Sexual Health Database Protects Porn Actors' Privates and Their Privacy
Proponents say database makes porn safer; critics say it promotes unsafe sex.
Aug. 2, 2011— -- The Free Speech Coalition, a trade association for the adult entertainment industry, has launched an online database that lists pornography performers who are sexually-transmitted disease-free and available for work.
The database, called Adult Production Health & Safety Services, is accessible only by producers, performers and their agents. It replaces a database operated by AIM Medical Associates, which was shut down in May after the site was hacked and performers' private medical information was leaked online.

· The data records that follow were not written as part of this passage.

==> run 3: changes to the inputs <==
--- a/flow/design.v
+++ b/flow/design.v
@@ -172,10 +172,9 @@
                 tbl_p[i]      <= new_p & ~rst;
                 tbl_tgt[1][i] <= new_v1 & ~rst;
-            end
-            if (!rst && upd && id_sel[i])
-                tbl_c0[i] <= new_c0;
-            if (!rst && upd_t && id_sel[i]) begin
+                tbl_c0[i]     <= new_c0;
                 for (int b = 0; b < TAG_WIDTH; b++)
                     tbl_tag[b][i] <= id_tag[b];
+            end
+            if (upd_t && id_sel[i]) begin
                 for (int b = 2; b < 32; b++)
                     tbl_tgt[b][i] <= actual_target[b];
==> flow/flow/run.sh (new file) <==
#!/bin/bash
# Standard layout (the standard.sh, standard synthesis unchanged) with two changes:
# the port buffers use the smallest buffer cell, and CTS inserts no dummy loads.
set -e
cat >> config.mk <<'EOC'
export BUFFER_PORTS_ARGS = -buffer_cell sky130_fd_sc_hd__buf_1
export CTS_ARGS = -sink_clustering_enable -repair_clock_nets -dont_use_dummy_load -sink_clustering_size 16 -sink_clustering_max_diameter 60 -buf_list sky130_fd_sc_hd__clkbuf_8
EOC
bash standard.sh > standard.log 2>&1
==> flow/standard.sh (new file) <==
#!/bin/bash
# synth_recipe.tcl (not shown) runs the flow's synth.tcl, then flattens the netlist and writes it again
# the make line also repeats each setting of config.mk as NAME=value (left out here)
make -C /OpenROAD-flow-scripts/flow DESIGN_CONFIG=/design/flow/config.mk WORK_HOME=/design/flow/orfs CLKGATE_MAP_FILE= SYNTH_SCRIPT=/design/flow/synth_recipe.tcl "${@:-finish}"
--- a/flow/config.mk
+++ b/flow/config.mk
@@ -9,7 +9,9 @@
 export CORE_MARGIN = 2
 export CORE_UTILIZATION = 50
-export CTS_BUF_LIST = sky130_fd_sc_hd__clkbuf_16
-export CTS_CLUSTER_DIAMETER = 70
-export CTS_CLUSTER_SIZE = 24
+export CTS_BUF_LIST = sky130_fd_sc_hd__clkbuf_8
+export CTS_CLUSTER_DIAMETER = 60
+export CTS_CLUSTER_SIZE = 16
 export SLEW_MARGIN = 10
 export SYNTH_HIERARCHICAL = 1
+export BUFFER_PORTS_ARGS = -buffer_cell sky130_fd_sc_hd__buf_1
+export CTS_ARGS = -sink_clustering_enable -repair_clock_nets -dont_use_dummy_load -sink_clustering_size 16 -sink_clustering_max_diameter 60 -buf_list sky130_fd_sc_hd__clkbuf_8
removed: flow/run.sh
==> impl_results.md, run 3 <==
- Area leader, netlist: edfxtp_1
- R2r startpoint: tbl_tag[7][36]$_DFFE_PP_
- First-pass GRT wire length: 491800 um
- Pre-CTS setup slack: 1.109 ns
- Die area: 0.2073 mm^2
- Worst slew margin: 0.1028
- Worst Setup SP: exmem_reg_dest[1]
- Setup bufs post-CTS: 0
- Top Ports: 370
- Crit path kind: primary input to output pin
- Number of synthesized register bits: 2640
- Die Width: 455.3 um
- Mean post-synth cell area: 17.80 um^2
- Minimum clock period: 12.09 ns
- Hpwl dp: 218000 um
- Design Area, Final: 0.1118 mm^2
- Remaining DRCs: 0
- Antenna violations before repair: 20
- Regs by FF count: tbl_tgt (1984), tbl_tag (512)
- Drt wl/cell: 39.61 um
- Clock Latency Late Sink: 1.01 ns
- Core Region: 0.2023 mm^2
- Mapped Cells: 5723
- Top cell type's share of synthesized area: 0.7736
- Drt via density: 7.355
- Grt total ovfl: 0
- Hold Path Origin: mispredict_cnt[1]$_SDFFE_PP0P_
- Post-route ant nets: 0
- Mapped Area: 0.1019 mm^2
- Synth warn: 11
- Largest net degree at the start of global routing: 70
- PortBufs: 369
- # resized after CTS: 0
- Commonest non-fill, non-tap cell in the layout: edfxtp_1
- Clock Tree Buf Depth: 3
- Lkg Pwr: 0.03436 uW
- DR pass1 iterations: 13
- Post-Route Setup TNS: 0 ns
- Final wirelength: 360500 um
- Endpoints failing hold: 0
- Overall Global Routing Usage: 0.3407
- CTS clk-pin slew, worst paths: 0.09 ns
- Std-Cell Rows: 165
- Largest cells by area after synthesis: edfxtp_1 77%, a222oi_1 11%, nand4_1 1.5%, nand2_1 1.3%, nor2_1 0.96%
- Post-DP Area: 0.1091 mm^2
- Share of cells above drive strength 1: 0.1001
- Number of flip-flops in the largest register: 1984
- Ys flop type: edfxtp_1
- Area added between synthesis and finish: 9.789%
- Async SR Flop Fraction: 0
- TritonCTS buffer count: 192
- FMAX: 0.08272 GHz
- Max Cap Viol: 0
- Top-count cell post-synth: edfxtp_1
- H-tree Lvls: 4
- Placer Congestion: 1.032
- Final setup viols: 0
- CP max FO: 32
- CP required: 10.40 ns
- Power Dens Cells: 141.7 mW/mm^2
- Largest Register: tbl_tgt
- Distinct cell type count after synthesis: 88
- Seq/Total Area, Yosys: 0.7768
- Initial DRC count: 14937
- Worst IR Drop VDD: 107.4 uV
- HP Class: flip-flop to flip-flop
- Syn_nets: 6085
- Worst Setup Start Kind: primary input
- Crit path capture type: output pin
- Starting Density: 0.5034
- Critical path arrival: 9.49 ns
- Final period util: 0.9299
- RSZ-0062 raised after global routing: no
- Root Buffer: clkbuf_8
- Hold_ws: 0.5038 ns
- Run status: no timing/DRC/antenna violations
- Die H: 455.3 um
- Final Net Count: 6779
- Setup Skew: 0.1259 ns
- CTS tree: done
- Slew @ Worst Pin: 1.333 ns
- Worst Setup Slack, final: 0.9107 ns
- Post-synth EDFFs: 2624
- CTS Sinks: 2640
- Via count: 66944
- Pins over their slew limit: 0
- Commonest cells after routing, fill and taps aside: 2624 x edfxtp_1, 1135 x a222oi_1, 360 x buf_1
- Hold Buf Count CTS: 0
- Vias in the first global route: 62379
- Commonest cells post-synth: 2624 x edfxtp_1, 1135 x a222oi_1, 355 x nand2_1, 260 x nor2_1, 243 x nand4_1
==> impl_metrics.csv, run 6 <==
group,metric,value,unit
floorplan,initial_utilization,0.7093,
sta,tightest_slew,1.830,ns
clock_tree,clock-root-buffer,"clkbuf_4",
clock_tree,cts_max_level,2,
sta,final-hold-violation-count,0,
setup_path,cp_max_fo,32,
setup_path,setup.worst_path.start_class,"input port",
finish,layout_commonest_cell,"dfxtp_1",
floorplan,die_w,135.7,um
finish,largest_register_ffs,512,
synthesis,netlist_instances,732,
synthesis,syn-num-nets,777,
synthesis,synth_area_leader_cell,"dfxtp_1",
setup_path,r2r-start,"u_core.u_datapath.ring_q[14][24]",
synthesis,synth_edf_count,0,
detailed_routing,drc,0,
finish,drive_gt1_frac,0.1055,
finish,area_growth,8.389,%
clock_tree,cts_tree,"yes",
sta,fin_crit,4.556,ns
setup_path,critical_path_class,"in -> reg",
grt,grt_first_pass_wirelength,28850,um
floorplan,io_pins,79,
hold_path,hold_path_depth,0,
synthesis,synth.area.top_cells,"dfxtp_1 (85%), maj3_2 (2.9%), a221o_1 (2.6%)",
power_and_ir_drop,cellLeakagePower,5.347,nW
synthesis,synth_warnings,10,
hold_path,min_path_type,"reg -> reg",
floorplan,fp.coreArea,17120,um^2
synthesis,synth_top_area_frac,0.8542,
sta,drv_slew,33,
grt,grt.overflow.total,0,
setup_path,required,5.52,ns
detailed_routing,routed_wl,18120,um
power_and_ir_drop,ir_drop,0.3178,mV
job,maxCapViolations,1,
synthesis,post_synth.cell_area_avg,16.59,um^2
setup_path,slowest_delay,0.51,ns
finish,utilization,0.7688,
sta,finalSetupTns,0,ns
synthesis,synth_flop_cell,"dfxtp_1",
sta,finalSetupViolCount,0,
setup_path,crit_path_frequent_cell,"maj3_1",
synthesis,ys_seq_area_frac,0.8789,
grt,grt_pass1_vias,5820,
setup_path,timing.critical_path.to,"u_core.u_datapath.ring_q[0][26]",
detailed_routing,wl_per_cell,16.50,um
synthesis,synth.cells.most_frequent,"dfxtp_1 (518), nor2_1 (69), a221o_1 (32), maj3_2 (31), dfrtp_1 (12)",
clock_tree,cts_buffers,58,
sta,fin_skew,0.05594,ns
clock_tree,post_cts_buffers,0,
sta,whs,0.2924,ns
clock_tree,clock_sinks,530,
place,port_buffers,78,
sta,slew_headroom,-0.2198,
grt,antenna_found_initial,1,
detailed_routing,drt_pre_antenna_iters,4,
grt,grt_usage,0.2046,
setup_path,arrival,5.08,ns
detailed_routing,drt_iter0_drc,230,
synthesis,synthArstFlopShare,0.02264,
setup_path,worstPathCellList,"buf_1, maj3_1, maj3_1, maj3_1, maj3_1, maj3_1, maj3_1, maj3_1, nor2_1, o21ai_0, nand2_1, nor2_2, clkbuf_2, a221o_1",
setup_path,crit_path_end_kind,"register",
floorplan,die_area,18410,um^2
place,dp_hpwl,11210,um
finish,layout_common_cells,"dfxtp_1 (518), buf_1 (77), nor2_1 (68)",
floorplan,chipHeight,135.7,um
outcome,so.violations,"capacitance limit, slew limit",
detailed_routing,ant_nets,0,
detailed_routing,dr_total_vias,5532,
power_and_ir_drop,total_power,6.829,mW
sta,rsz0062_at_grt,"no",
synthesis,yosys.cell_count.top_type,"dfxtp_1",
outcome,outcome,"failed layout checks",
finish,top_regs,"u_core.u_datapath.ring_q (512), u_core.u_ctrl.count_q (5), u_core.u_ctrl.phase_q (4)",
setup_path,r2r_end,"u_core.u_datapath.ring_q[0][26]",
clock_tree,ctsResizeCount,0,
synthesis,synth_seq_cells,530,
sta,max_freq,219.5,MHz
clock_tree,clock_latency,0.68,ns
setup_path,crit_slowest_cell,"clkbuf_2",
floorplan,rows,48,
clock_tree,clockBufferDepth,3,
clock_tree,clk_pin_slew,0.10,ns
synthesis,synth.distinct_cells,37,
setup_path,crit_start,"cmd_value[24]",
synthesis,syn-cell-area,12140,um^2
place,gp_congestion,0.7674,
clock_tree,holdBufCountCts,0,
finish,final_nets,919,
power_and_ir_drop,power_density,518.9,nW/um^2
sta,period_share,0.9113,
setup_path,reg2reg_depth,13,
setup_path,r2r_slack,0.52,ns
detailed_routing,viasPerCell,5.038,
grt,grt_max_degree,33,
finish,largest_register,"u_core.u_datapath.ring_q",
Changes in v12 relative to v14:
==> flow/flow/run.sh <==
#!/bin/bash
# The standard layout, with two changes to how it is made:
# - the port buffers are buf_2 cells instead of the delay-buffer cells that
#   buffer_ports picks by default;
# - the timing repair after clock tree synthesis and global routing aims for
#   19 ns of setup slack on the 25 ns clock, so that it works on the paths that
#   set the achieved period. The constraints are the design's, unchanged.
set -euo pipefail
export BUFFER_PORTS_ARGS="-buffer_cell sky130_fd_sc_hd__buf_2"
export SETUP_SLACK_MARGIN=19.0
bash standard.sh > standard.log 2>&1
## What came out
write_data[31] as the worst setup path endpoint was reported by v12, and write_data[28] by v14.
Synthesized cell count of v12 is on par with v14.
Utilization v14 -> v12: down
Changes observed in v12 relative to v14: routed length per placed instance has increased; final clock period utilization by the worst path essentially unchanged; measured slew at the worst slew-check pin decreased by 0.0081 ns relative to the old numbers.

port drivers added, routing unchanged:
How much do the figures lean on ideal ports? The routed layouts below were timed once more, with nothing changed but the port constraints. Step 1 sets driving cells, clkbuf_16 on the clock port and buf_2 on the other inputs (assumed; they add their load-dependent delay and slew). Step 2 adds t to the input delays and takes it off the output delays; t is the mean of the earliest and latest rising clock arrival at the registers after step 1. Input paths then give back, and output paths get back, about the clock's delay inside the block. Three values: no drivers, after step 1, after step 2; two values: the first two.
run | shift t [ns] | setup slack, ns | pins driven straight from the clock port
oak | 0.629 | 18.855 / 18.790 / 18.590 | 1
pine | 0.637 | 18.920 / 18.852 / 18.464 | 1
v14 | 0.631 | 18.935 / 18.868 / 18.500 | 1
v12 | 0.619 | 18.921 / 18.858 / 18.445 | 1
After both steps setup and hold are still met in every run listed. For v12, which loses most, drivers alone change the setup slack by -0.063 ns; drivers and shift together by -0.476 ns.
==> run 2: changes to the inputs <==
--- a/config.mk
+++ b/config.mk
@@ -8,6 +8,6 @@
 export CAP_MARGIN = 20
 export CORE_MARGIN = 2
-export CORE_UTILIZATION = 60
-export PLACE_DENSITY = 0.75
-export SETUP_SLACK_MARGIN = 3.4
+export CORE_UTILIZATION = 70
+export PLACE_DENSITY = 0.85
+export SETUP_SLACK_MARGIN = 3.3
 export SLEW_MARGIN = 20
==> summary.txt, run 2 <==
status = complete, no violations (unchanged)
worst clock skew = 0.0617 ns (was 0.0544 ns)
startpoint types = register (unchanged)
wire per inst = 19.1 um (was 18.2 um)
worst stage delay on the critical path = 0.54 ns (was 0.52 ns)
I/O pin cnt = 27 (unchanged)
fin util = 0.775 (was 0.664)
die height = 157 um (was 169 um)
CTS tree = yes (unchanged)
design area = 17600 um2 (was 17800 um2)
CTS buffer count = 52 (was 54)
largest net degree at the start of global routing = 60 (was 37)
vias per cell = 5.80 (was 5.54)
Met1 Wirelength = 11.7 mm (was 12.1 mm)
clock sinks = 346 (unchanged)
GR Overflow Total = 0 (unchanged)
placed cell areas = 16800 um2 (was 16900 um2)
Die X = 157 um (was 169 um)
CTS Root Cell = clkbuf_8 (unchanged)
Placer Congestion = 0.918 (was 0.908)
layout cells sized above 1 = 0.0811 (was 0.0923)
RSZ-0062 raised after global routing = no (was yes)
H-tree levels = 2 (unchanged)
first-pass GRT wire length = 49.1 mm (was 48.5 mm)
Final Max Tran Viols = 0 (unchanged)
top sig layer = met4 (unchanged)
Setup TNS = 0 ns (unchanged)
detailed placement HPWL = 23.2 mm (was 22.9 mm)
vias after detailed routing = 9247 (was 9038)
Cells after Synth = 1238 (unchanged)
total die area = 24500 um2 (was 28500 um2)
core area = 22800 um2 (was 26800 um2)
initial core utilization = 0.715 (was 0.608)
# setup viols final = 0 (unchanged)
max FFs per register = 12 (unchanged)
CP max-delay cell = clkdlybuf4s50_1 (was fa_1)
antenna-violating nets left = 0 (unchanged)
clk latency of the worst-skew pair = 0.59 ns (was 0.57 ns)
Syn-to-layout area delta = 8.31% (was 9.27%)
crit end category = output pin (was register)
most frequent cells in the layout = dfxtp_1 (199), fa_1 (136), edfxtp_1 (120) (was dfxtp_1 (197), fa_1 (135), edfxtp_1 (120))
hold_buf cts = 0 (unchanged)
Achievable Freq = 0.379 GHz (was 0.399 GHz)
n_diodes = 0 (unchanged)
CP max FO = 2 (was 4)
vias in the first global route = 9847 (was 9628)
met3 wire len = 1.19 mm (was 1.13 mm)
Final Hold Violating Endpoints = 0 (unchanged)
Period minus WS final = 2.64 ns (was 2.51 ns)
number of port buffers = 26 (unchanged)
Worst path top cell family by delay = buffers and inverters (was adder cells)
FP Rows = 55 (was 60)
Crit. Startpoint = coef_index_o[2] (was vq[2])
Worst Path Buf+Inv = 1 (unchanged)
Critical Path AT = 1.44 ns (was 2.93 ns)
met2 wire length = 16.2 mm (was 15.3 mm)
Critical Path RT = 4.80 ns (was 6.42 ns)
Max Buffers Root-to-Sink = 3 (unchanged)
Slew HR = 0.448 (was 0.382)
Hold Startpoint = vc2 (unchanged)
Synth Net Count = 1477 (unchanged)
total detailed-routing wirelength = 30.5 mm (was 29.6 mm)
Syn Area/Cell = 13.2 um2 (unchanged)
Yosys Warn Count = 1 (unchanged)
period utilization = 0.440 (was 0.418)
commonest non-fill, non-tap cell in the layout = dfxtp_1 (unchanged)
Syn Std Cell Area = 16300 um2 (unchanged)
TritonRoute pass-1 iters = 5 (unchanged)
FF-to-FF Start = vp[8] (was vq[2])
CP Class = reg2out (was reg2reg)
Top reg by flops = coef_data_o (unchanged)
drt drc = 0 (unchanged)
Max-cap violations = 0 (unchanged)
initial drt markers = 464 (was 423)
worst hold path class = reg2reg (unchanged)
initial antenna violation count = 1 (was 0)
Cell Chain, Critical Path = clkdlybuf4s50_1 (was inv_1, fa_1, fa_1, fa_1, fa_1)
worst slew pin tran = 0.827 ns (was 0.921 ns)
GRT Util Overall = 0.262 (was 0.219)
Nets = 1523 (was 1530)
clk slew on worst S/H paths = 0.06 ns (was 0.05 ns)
This is an optimization exercise on Yosys and OpenROAD, whose aim is small area and a short achievable clock period, not a production implementation. In this exercise RTL edits were held to simulation tests only and were not proved equivalent to the original. Power and IR drop assume default switching activity.

===== flow/run.sh =====
#!/bin/bash
# synth_recipe.tcl (not shown) runs the flow's synth.tcl, then flattens the netlist and writes it again
# the make line also repeats each setting of config.mk as NAME=value (left out here)
make -C /OpenROAD-flow-scripts/flow DESIGN_CONFIG=/design/flow/config.mk WORK_HOME=/design/flow/orfs CLKGATE_MAP_FILE= SYNTH_SCRIPT=/design/flow/synth_recipe.tcl finish

===== flow/config.mk =====
export PLATFORM = sky130hd
export DESIGN_NAME = alu_top
export DESIGN_NICKNAME = alu_top
export VERILOG_FILES = /design/flow/design.v
export SDC_FILE = /design/flow/constraint.sdc
export NUM_CORES = 4
export LEC_CHECK = 0
export ABC_AREA = 1
export CAP_MARGIN = 20
export CORE_MARGIN = 2
export CORE_UTILIZATION = 40
export SETUP_SLACK_MARGIN = 4
export SLEW_MARGIN = 20

===== flow/constraint.sdc =====
create_clock -name core_clock -period 11.5 [get_ports {clk}]
set_input_delay 2.3000 -clock core_clock [delete_from_list [all_inputs] [get_ports {clk}]]
set_output_delay 2.3000 -clock core_clock [all_outputs]
set_load 0.01 [all_outputs]
This design comes from an exercise in tuning for a short achievable clock period and few clock cycles on the open sky130 flow, not from production work. RTL that was checked went through simulation tests only; none was proved equivalent to the original. Power is estimated from default activity; no workload was simulated.

== run 1 ==
// seq_store_top
module seq_store_top (
  input  wire logic                  clk_i,
  input  wire logic                  rst_ni,
  input  wire logic                  rx_deshfu_valid_i,
  output logic                       rx_deshfu_ready_o,
  input  wire store_pkg::seq_entry_t rx_deshfu_i,
  input  wire logic                  txn_valid_i,
  output logic                       txn_ready_o,
  input  wire store_pkg::txn_beat_t  txn_i,
  input  wire logic                  meta_valid_i,
  output logic                       meta_ready_o,
  input  wire store_pkg::meta_t      meta_i,
  output logic                       axi_w_valid_o,
  input  wire logic                  axi_w_ready_i,
  output store_pkg::w_beat_t         axi_w_o
);
Size: ~3900 cells after synthesis, about 1300 flip-flops, roughly 270 I/O pins, about 0.059 mm^2 of cells after synthesis.
Settings: LEC_CHECK=0, CAP_MARGIN=20, CORE_MARGIN=2, CORE_UTILIZATION=58, CTS_CLUSTER_DIAMETER=80, CTS_CLUSTER_SIZE=16, SETUP_SLACK_MARGIN=4.0, SLEW_MARGIN=20; clock period 6.3 ns.
run.sh (not shown) runs the stock make flow with config.mk's settings and CLKGATE_MAP_FILE= SYNTH_SCRIPT=/design/flow/synth_recipe.tcl, a recipe that flattens the netlist after the stock synthesis.
Run 1 completed end to end with timing, DRC and antenna clean.
Testbench counts of run 1, summed over its fixed seeds: cycles 8,528.
Changes in run 2 relative to run 1:
Settings: swapping 58 for 62 in CORE_UTILIZATION.
Results
- Run 2 has completed all stages; timing, DRC and antenna checks passed.
- Delta (run 2 minus run 1): smallest hold slack decreased by 0.018 ns relative to the old numbers; die extent in x shows a reduction of 3.2%; post-cts gate resize count +33; count of fill cells added during filler insertion dropped 13%.
- [compare] base=run 1 new=run 2: overall power of the completed layout increased 1.0%; met3 capacity usage during global routing increased 1.1 points.
- Run 2 ended up with fewer standard cells than run 1.
- Comparing run 2 with run 1, the delay of the slowest critical-path stage came out essentially unchanged.
#### Input delta (run 3 over run 2)
Settings: changing CORE_UTILIZATION from 62 to 58; changing SETUP_SLACK_MARGIN from 4.0 to 4.2.
==> run notes <==
Run 3 did not stop at any stage, and its layout met the timing, DRC and antenna checks.
Vias: run 3 more than run 2
Against run 2, global-route wire length before repair in run 3 rose by a few percent.
Between run 3 and run 2, the difference in violation count after the first detailed-routing iteration is negligible.
Power: run 3 draws more than run 2
On worst hold slack, run 3 does better than run 2.
Input-level comparison between run 4 and run 3:
Settings: SETUP_SLACK_MARGIN changed from 4.2 to 4.0; CTS_CLUSTER_SIZE changed from 16 to 22.
--- outcome ---
What run 4 reported for number of global-route vias before repair has to be multiplied by 1.06 to get the figure for run 3.
Run 3 -> run 4: post-cts gate resize count decreased by more than a quarter
Sort run 4 and run 3 by area growth from synthesis to layout asc -> top: run 4
| shortest clock period the worst path allows after layout | run 4 vs run 3 | 0.082 ns lower |
In run 4, the power came out 0.0055 W below the value in run 3.
Edits applied to the flow inputs when going from run 4 to run 5:
Settings: a change of CTS_CLUSTER_DIAMETER from 80 to 100; a change of CTS_CLUSTER_SIZE from 22 to 20; a change of SETUP_SLACK_MARGIN from 4.0 to 4.05.
Notes after the runs:
Total of clock buffers placed in the layout: run 5 vs run 4 up 9
Run 5 ended up with a higher part of the cycle the worst path needs than run 4 did.
On run 5: path depth of the worst reg2reg path is 1 higher than what run 4 gave.
The higher sum of routed wire length over all layers of run 5 and run 4 is in run 5.
Run 5 drops more vias than run 4.

========
seq_store_top, a different RTL version from the one above (not shown whole).
Size: ~4100 cells after synthesis, roughly 1300 flip-flops, roughly 59000 um2 of cells after synthesis.
clock: 6.3 ns
lec_check: 0
cap_margin: 20
core_margin: 2
core_utilization: 55
cts_cluster_diameter: 80
cts_cluster_size: 30
setup_slack_margin: 4.0
slew_margin: 20
Change:
Settings changed: CORE_UTILIZATION 55 to 70, CTS_CLUSTER_DIAMETER 80 to 60.
=> Now the flow failed in global routing (GRT-0232); synthesized cell count does not change; area after synthesis does not change.
No run of this note included a check of the RTL's function; only the layout flow was run.

========
## west
RTL: one of the versions met above, not the one the previous note started from.
For scale: about 3900 cells after synthesis, about 1300 flip-flops, about 270 I/O pins.
Settings: LEC_CHECK=0, CAP_MARGIN=20, CORE_MARGIN=2, CORE_UTILIZATION=58, CTS_CLUSTER_DIAMETER=100, CTS_CLUSTER_SIZE=20, SETUP_SLACK_MARGIN=3.95, SLEW_MARGIN=20; clock period 6.3 ns.
west ran to completion and came out clean on the timing, DRC and antenna checks.
Testbench counts of west, summed over its fixed seeds: cycles 8,528.
The inputs of middle differ from those of west as listed below.
- CTS_CLUSTER_DIAMETER: 100 -> 120
- CORE_UTILIZATION: 58 -> 56
Findings:
- On cell area after layout, middle tracks west almost exactly.
- Compared with west, middle shows a lower final core area utilization.
- Compared middle against west; buffer share of cell area within noise.
- When middle is set beside west, its first-iteration DRC count turns out to be 245 smaller.
- Power share of the combinational group, west and middle: smaller value in middle

========
Another version of the RTL of seq_store_top (not shown whole).
Size in the first run: ~1300 flip-flops, ~270 I/O pins, roughly 57000 sq um of cells after synthesis.
export LEC_CHECK = 0
export CAP_MARGIN = 20
export CORE_MARGIN = 2
export CORE_UTILIZATION = 58
export CTS_CLUSTER_DIAMETER = 50
export CTS_CLUSTER_SIZE = 30
export SETUP_SLACK_MARGIN = 4.0
export SLEW_MARGIN = 20
create_clock -name core_clock -period 6.3 [get_ports {clk_i}]
Testbench counts at the start, summed over its fixed seeds: cycles 8,528.
==> next run, changes <==
--- a/flow/config.mk
+++ b/flow/config.mk
@@ -10,3 +10,3 @@
 export CORE_UTILIZATION = 58
-export CTS_CLUSTER_DIAMETER = 50
+export CTS_CLUSTER_DIAMETER = 80
 export CTS_CLUSTER_SIZE = 30
Outcome: Total power shrinks by 10%. Setup slack improves by 39 ps. Cell count shrinks by 2.7%. Non-clock buffer count grows by 3.

-- static timing again, ports no longer ideal --
No port has a modelled driver above. Below, the same layouts with a new extraction and two added sets of constraints.
Step 1 sets driving cells, clkbuf_16 on the clock port and buf_2 on the other inputs (assumed; they add their load-dependent delay and slew).
Step 2 times the ports against the registers' clock, not the clock port: input delays grow and output delays shrink by t, the midpoint of the rising clock arrivals with the driver on.
a / b / c = no drivers / after step 1 / after step 2; a / b = the first two.
run	t, ns	setup slack, ns	cell pins on the clock port's net
run 1	0.764	3.839 / 3.769 / 3.289	1
run 2	0.762	3.846 / 3.775 / 3.234	1
run 3	0.765	3.759 / 3.759 / 3.341	1
run 4	0.736	3.842 / 3.775 / 3.295	1
run 5	0.756	3.814 / 3.777 / 3.241	1
the first run of note 2	0.799	3.521 / 3.521 / 2.888	1
west	0.737	3.865 / 3.790 / 3.262	1
middle	0.741	3.872 / 3.799 / 3.178	1
the first run of note 4	0.803	3.768 / 3.694 / 3.240	1
the second run of note 4	0.770	3.807 / 3.730 / 3.284	1
After both steps setup and hold are still met in every run listed. The setup slack of middle, which loses most, moves by -0.073 ns with the drivers and by -0.694 ns with both steps.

"APHSS.org does not contain any medical records and very minimal information to identify users," said Joanne Cachapero, membership director for the Free Speech Coalition. "In the unlikely event that the database was hacked or breached, there is not much personally identifying information contained in the database."
Proponents say the new database will safeguard performers' sexual health as well as their privacy. But critics say it promotes unsafe sex.
"I think the message is going out to people, particularly young people, that the only kind of sex that's hot is unsafe," said Michael Weinstein, president of AIDS Healthcare Foundation in Los Angeles. Weinstein's organization has lobbied for mandatory condom use in adult films despite pushback from performers who favor mandatory routine testing.
"You wouldn't let a construction worker dangle 30 stories without a harness just because he says he's willing," said Weinstein. "The law requires a harness; it's as simple as that."
The adult entertainment industry has had its share of sexual health scares. In 1998, veteran porn actor Mark Wallice tested HIV-positive after allegedly hiding his positive status for two years and infecting several co-stars. In 2004, Darren James spread the virus to three women, shutting down film production industry-wide for a month. And in 2009, a positive HIV test for a performer known only as "Patient Zero" sparked a legal battle between the California Department of Occupational Safety and Health (Cal/OSHA) and AIM Medical Associates over performers' rights to medical privacy.
But performers say the database, requiring a negative STD test every 30 days for a listing, gives them the information they need to protect themselves.
"I feel like I'm at less risk at work than if I were to go out and have even safe sex with someone I just met," said Bobbi Starr, a performer and director with five years in the industry. Starr said she won't work with someone with a troubling sexual health history -- with or without a condom.
"I personally think it's more important that the testing is mandatory and that we keep it mandatory," said Starr. "There's a lot of talk about taking away testing and making condoms mandatory, which to me seems like a step backward. Why not have the option of both?"
But some production companies won't hire performers that insist on condoms because consumers won't buy the product.
"If the market would accept condom-positive movies, that's what we would all be making. The fact is consumers don't want that," said Christian Mann, general manger of Evil Angel Productions and unpaid Free Speech Coalition board member.
Mann worries that mandating condom use would drive the industry underground and make it less safe.
"The market will always trump regulation," said Mann. "If you make it so California-based productions cannot compete in the market, you'll just drive production out of the state."